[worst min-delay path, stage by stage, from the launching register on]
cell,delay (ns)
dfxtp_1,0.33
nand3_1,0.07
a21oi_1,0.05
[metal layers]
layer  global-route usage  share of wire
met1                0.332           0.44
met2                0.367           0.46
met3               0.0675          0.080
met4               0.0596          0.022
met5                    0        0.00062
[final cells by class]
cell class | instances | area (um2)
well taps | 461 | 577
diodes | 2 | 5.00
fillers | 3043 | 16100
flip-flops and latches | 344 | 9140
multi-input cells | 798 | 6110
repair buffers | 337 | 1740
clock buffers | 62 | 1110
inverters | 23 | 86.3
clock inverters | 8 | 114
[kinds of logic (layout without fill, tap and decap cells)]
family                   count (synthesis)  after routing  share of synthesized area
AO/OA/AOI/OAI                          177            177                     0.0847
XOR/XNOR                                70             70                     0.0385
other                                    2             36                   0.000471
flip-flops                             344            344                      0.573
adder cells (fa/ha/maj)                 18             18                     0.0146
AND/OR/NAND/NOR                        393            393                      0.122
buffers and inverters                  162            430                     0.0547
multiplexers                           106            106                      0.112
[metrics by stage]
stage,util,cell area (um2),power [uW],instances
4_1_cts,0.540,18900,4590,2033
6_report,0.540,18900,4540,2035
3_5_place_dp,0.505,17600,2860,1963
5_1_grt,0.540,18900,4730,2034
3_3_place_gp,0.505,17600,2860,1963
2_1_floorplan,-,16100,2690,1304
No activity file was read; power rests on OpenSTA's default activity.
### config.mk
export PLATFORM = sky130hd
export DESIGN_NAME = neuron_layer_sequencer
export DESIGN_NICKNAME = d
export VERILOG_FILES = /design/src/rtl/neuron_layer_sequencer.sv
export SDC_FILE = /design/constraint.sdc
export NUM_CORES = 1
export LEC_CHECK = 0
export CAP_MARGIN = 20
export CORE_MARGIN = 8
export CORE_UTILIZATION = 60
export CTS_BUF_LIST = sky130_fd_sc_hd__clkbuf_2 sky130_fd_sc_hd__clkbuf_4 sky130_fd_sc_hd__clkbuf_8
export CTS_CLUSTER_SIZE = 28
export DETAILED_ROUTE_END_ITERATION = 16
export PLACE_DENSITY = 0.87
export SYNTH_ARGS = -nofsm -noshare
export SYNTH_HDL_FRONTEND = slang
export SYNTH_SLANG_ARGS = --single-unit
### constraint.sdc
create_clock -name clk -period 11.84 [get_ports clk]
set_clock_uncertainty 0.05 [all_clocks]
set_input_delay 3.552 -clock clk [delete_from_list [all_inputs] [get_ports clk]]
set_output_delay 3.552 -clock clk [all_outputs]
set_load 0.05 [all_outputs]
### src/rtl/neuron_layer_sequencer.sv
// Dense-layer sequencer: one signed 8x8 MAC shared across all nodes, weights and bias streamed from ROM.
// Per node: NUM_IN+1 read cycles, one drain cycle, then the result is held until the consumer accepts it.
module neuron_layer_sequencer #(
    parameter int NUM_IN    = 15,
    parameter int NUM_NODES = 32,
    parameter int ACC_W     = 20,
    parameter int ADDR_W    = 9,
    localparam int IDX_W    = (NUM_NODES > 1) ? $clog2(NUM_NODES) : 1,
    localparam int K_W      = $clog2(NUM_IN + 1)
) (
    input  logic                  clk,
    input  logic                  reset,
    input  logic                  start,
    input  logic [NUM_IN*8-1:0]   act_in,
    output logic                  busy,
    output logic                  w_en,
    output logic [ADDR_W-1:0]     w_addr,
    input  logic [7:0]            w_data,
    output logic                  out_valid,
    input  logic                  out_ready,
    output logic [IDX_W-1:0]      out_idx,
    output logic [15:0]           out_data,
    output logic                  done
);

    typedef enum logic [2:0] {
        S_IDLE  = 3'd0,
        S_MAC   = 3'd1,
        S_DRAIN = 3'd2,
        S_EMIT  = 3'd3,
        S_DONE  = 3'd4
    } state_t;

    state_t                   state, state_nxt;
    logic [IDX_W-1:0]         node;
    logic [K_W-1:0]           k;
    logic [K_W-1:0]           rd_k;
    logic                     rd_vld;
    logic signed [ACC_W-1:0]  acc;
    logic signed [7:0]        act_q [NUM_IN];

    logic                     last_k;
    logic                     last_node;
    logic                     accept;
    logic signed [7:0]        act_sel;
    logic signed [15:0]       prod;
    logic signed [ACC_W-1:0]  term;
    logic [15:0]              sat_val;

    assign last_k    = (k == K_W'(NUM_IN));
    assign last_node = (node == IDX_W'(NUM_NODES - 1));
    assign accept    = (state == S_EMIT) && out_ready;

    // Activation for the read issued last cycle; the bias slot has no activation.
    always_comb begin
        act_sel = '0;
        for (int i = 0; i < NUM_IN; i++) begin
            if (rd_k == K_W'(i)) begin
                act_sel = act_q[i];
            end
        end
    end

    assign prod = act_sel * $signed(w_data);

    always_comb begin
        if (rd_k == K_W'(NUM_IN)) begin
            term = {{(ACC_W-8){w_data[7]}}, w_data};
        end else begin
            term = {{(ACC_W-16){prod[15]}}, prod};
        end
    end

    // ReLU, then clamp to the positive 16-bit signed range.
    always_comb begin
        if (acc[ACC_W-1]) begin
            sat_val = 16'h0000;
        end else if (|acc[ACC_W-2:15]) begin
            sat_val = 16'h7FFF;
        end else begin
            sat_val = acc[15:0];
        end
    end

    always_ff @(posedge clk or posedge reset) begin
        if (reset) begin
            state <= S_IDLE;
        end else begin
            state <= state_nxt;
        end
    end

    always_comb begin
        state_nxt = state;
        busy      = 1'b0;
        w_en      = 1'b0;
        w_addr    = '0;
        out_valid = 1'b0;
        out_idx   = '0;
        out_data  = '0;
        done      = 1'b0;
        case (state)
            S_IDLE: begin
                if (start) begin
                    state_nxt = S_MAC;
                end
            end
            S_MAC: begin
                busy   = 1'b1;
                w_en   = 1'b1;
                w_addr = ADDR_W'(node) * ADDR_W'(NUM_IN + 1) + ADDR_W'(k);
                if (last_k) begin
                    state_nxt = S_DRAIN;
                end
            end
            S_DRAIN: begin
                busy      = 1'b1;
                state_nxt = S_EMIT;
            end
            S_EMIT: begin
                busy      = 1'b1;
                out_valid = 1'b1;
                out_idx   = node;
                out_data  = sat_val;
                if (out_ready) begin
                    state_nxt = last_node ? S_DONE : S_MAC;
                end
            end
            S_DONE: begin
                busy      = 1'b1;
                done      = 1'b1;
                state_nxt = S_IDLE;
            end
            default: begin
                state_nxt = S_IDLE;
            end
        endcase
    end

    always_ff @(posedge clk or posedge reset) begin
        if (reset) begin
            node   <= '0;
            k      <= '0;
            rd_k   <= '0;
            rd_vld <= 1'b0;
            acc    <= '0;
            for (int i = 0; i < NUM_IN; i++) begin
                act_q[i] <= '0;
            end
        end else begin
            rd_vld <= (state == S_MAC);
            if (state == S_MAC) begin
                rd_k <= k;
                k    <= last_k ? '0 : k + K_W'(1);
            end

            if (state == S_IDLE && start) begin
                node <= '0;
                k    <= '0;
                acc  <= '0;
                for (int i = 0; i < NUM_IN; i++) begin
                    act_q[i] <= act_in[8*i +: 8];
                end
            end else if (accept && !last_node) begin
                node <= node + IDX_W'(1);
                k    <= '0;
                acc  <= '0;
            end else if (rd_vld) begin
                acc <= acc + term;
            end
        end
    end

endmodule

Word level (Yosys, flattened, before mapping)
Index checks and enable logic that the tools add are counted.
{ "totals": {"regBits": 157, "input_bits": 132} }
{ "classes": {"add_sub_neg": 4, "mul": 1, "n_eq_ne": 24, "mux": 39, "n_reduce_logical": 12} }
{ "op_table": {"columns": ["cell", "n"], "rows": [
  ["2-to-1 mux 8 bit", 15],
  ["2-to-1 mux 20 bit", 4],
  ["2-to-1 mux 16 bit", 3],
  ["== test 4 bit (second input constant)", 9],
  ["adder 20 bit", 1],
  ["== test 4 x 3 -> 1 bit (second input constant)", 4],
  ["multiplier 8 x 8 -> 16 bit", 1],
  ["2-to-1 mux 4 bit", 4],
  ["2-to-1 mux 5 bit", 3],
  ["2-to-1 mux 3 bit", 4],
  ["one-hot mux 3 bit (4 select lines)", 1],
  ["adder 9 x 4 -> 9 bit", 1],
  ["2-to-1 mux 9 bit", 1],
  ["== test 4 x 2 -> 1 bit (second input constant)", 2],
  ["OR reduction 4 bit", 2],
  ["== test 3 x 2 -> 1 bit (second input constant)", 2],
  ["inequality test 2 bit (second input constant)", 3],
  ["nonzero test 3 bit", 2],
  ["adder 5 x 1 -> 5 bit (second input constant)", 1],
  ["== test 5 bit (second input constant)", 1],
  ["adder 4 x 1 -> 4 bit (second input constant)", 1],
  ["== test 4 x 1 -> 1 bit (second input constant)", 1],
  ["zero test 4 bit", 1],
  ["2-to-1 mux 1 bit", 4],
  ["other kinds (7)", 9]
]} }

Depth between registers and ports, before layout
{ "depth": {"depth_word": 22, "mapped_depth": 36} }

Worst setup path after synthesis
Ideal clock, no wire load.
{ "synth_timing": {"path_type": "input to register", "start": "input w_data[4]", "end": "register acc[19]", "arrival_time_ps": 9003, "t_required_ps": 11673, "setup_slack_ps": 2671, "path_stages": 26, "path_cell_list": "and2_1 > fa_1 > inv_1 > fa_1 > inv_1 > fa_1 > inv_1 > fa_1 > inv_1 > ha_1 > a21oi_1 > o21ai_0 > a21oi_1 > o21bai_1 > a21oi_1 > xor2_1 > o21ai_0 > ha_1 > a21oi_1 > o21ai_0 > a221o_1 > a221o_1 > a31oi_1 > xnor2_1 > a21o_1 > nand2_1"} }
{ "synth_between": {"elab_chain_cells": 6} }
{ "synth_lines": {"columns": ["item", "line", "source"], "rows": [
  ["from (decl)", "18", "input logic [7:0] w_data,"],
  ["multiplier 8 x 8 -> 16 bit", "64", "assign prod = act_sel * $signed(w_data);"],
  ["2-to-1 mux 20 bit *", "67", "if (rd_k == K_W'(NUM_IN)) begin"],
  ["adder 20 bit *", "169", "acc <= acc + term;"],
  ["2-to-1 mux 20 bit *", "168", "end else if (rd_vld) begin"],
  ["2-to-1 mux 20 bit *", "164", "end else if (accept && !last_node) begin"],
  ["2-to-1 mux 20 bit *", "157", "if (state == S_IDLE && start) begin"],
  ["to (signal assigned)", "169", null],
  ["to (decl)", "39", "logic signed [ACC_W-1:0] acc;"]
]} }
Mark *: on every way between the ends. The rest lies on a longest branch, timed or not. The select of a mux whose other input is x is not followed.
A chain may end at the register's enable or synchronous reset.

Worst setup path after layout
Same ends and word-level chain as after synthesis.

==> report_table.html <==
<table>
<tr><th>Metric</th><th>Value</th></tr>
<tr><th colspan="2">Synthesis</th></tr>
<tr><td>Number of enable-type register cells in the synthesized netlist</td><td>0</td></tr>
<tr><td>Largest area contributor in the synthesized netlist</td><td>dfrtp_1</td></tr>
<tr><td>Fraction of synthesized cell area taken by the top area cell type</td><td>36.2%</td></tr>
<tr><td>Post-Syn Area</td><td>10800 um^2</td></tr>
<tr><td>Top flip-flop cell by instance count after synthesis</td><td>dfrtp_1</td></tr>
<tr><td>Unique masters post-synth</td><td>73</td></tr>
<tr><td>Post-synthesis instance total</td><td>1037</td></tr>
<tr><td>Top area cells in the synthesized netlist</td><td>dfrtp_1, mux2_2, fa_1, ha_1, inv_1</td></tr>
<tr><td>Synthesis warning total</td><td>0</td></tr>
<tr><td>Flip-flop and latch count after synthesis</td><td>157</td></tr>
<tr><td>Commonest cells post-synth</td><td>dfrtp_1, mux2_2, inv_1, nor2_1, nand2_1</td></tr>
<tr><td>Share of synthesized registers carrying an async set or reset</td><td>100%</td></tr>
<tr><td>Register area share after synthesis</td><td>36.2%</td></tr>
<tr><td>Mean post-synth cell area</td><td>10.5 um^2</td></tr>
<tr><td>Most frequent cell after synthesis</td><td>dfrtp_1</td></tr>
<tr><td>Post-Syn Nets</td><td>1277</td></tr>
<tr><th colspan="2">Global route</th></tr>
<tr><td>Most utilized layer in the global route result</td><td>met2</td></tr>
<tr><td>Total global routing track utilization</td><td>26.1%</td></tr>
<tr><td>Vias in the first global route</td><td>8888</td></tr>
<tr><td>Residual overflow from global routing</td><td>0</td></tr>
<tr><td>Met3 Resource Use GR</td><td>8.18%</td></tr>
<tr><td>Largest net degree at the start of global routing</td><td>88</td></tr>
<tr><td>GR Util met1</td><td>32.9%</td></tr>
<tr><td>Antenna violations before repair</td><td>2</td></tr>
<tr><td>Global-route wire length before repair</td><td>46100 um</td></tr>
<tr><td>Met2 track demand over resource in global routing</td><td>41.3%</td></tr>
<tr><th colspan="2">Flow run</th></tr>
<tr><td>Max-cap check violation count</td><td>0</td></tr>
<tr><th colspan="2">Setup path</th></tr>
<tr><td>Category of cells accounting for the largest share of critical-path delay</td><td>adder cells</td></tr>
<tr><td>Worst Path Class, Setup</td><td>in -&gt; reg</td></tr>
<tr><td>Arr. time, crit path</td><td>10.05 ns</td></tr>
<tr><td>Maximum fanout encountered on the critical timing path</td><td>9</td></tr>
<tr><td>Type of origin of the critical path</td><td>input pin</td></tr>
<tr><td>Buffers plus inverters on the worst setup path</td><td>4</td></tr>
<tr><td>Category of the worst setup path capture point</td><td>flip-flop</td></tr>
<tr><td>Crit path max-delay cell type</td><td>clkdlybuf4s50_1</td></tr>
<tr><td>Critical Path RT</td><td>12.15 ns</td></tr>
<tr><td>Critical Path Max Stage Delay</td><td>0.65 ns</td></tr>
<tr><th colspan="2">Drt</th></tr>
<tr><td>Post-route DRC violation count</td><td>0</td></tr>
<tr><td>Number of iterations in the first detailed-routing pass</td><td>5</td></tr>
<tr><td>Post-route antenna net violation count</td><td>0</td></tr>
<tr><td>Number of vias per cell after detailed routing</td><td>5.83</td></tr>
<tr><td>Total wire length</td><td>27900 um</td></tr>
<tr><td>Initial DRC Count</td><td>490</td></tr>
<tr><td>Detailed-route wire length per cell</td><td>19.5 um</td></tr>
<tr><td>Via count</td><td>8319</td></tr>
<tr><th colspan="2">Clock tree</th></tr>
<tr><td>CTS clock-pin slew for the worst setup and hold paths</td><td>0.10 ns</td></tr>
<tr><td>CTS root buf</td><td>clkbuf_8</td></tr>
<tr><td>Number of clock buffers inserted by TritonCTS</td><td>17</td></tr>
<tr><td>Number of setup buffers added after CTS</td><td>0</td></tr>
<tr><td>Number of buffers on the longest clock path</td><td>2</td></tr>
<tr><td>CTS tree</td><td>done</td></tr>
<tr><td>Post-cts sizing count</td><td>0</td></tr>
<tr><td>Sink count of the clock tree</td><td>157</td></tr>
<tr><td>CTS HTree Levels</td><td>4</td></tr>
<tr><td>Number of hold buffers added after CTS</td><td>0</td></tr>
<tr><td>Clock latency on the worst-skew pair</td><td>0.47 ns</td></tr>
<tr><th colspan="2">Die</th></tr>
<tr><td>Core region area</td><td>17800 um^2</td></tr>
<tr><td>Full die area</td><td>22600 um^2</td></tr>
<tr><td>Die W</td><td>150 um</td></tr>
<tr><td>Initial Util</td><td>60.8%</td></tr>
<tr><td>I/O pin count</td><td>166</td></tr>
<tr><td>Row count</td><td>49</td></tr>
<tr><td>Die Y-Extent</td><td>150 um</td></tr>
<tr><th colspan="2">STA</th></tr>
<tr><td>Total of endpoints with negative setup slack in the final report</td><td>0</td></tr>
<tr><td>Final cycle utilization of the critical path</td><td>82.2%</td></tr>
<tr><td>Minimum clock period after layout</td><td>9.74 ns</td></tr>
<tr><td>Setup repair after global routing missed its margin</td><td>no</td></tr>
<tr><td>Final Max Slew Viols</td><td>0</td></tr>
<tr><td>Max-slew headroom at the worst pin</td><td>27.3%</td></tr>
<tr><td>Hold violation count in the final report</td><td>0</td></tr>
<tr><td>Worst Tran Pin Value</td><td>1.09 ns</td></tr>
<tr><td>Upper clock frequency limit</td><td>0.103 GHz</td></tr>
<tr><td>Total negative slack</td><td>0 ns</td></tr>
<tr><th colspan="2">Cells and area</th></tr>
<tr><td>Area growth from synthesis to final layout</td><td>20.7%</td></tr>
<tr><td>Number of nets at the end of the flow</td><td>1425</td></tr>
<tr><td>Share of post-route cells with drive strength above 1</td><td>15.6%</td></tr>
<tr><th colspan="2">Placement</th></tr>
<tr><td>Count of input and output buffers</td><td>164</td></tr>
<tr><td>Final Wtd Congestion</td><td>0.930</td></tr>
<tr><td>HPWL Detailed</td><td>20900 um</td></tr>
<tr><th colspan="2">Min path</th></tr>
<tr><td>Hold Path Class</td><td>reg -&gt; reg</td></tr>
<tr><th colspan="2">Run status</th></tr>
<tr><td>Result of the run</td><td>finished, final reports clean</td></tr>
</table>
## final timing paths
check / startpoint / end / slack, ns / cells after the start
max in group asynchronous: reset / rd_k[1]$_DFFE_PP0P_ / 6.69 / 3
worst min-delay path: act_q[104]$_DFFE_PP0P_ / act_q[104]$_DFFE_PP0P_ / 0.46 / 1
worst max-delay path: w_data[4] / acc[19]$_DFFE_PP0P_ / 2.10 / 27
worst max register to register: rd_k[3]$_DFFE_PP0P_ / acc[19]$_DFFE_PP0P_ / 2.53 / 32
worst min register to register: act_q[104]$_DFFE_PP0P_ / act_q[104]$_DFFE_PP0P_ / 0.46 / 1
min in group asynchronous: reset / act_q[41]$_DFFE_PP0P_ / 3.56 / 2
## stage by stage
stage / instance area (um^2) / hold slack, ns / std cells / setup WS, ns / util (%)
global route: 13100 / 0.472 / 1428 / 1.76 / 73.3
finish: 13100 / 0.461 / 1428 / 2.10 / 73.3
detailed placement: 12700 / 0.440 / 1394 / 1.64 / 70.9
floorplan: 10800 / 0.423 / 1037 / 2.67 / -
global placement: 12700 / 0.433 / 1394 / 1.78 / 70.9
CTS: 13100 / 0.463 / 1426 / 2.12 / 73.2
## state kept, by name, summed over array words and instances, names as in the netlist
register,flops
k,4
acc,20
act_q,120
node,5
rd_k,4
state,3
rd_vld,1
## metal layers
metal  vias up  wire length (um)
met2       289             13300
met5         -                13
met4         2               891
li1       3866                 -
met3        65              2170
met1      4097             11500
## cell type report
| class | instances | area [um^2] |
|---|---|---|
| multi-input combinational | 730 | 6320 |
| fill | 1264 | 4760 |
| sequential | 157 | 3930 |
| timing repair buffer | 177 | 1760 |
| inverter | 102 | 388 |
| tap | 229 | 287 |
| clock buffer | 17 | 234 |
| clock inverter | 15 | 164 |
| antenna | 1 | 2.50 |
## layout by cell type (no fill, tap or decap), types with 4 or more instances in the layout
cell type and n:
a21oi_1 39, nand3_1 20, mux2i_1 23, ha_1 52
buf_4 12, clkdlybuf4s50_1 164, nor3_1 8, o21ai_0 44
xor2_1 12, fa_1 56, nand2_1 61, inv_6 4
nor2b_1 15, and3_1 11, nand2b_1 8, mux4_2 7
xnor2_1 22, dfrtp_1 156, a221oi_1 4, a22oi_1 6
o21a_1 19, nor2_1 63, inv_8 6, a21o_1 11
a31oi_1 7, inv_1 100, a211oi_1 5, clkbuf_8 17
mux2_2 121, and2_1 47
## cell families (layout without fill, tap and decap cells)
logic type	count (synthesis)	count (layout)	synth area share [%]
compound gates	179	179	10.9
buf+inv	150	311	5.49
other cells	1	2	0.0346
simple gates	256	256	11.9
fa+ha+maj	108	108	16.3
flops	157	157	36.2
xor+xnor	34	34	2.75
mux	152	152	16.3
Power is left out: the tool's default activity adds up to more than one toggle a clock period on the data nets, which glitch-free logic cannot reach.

----

Activity » From the entries above, restate word for word the lines from the line containing "test 4 x 3 ->" to the line containing "Ideal clock, no wire load.", both ends included, and nothing more.

Task answer »
  ["== test 4 x 3 -> 1 bit (second input constant)", 4],
  ["multiplier 8 x 8 -> 16 bit", 1],
  ["2-to-1 mux 4 bit", 4],
  ["2-to-1 mux 5 bit", 3],
  ["2-to-1 mux 3 bit", 4],
  ["one-hot mux 3 bit (4 select lines)", 1],
  ["adder 9 x 4 -> 9 bit", 1],
  ["2-to-1 mux 9 bit", 1],
  ["== test 4 x 2 -> 1 bit (second input constant)", 2],
  ["OR reduction 4 bit", 2],
  ["== test 3 x 2 -> 1 bit (second input constant)", 2],
  ["inequality test 2 bit (second input constant)", 3],
  ["nonzero test 3 bit", 2],
  ["adder 5 x 1 -> 5 bit (second input constant)", 1],
  ["== test 5 bit (second input constant)", 1],
  ["adder 4 x 1 -> 4 bit (second input constant)", 1],
  ["== test 4 x 1 -> 1 bit (second input constant)", 1],
  ["zero test 4 bit", 1],
  ["2-to-1 mux 1 bit", 4],
  ["other kinds (7)", 9]
]} }

Depth between registers and ports, before layout
{ "depth": {"depth_word": 22, "mapped_depth": 36} }

Worst setup path after synthesis
Ideal clock, no wire load.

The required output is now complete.